When you turn your TV on to your favorite news channel you get very little actually news and a whole lot of opinion……and every day a whole line up of experts to ask questions to and allow to give their paid opinion….we see lots of “experts without expertise”……
The strong ratings of the first episode of the revived Roseanne set off an avalanche of commentary. On MSNBC’s Morning Joe, for instance, John Podhoretz, a columnist for the New York Post, called the show’s success a “wakeup call for Hollywood.” Given how well it had done in Middle America, he said, the lesson was clear: for those who serve underserved Donald Trump voters, there are “riches to be reaped.”

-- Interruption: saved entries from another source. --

`src/rtl/hazard3_reset_sequencer.sv`:
```
// Ordered release of N reset domains with handshake and re-assert on request.
// Build option: define HAZARD3_RESET_SEQ_TIMEOUT_EN to bound each domain's ready wait.
module hazard3_reset_sequencer #(
    parameter int N_DOMAINS      = 3,
    parameter int HOLD_CYCLES    = 4,
    parameter int GAP_CYCLES     = 2,
    parameter int TIMEOUT_CYCLES = 64
) (
    input  logic                 clk,
    input  logic                 rst_n,
    input  logic                 sys_reset_req,
    output logic [N_DOMAINS-1:0] domain_rst_n,
    input  logic [N_DOMAINS-1:0] domain_ready,
    output logic                 busy,
    output logic                 done,
    output logic                 timeout_err
);

    localparam int M1  = (HOLD_CYCLES > GAP_CYCLES) ? HOLD_CYCLES : GAP_CYCLES;
    localparam int M2  = (M1 > TIMEOUT_CYCLES) ? M1 : TIMEOUT_CYCLES;
    localparam int M3  = (M2 > N_DOMAINS) ? M2 : N_DOMAINS;
    localparam int CW  = $clog2(M3 + 1);
    localparam int IW  = (N_DOMAINS > 1) ? $clog2(N_DOMAINS) : 1;

    localparam logic [CW-1:0] HOLD_LAST = CW'(HOLD_CYCLES - 1);
    localparam logic [CW-1:0] GAP_LAST  = CW'(GAP_CYCLES - 1);
    localparam logic [IW-1:0] LAST_IDX  = IW'(N_DOMAINS - 1);

    localparam logic [1:0] S_ASSERT  = 2'd0;
    localparam logic [1:0] S_RELEASE = 2'd1;
    localparam logic [1:0] S_GAP     = 2'd2;
    localparam logic [1:0] S_RUN     = 2'd3;

    logic [1:0]           r_state;
    logic [CW-1:0]        r_ctr;
    logic [IW-1:0]        r_idx;
    logic [N_DOMAINS-1:0] r_domain_rst_n;
    logic                 r_done;
    logic                 w_advance;
    logic [IW-1:0]        w_idx_next;

    assign w_idx_next = r_idx + 1'b1;

`ifdef HAZARD3_RESET_SEQ_TIMEOUT_EN
    localparam logic [CW-1:0] TO_LAST = CW'(TIMEOUT_CYCLES - 1);

    logic r_timeout_err;
    logic w_timeout_hit;

    // An expired wait is treated exactly like a ready arriving.
    assign w_timeout_hit = (r_ctr == TO_LAST) && !domain_ready[r_idx];
    assign w_advance     = domain_ready[r_idx] || w_timeout_hit;

    always_ff @(posedge clk) begin
        if (!rst_n) begin
            r_timeout_err <= 1'b0;
        end else if (!sys_reset_req && (r_state == S_RELEASE) && w_timeout_hit) begin
            r_timeout_err <= 1'b1;
        end
    end

    assign timeout_err = r_timeout_err;
`else
    assign w_advance   = domain_ready[r_idx];
    assign timeout_err = 1'b0;
`endif

    always_ff @(posedge clk) begin
        if (!rst_n) begin
            r_state        <= S_ASSERT;
            r_ctr          <= '0;
            r_idx          <= '0;
            r_domain_rst_n <= '0;
            r_done         <= 1'b0;
        end else begin
            r_done <= 1'b0;
            if (sys_reset_req) begin
                r_state        <= S_ASSERT;
                r_ctr          <= '0;
                r_idx          <= '0;
                r_domain_rst_n <= '0;
            end else begin
                case (r_state)
                    S_ASSERT: begin
                        r_domain_rst_n <= '0;
                        if (r_ctr == HOLD_LAST) begin
                            r_state        <= S_RELEASE;
                            r_idx          <= '0;
                            r_domain_rst_n <= N_DOMAINS'(1);
                            r_ctr          <= '0;
                        end else begin
                            r_ctr <= r_ctr + 1'b1;
                        end
                    end
                    S_RELEASE: begin
                        if (w_advance) begin
                            r_ctr <= '0;
                            if (r_idx == LAST_IDX) begin
                                r_state <= S_RUN;
                                r_done  <= 1'b1;
                            end else if (GAP_CYCLES == 0) begin
                                r_idx                      <= w_idx_next;
                                r_domain_rst_n[w_idx_next] <= 1'b1;
                            end else begin
                                r_state <= S_GAP;
                            end
                        end
`ifdef HAZARD3_RESET_SEQ_TIMEOUT_EN
                        else begin
                            r_ctr <= r_ctr + 1'b1;
                        end
`endif
                    end
                    S_GAP: begin
                        if (r_ctr == GAP_LAST) begin
                            r_state                    <= S_RELEASE;
                            r_idx                      <= w_idx_next;
                            r_domain_rst_n[w_idx_next] <= 1'b1;
                            r_ctr                      <= '0;
                        end else begin
                            r_ctr <= r_ctr + 1'b1;
                        end
                    end
                    S_RUN: begin
                        r_domain_rst_n <= '1;
                    end
                    default: begin
                        r_state <= S_ASSERT;
                        r_ctr   <= '0;
                    end
                endcase
            end
        end
    end

    assign domain_rst_n = r_domain_rst_n;
    assign busy         = (r_state != S_RUN);
    assign done         = r_done;

endmodule
```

Anand Giridharadas, a Brooklyn-based writer and MSNBC analyst, saw a broader truth: “Working-class white people may claim to be against identity politics, but they actually crave identity politics.” They want to be “seen and witnessed” in the same way that women and people of color do. With its glimpses of Maxwell House coffee and kitchen towels stitched with football logos, the show made an effort to pay respect to the details “of a certain demographic’s life.”
This is the problem I have with most news organizations……there are a couple of “fake” experts that give a fake look to several very serious subjects.
Plus there have been terrible comparisons that are nothing more than a variation of “fake news”……
After the justified uproar over pro-Trump Sinclair Broadcast Group forcing its scores of affiliates to humiliate themselves by reading an on-air script condemning “misleading” news, one would think other media outlets would be a little more careful not to mimic such behavior. Nonetheless, MSNBC—which rightfully tore into Sinclair Broadcast (4/2/18) for having its news reporters read off a corporate script—did a toned-down version of the same thing last Friday on Morning Joe (4/20/18).
Comcast corporate forced its nominally independent pundits and news anchors of Morning Joe to air a cultish 8-minute commercial for Comcast’s “Comcast Cares Day,” the lowlight of which was MSNBC host Al Sharpton comparing Comcast to Nelson Mandela:
“This is, I think, the way we can bring the world to where Mandela wanted us, where corporations don’t become expansive and influential just for personal wealth, but for a purpose, so that we have the ability to do good.”
http://theantimedia.com/comcast-msnbc-nelson-mandela/
It is no secret that I have been a staunch critic of the corporate media……where news is just propaganda.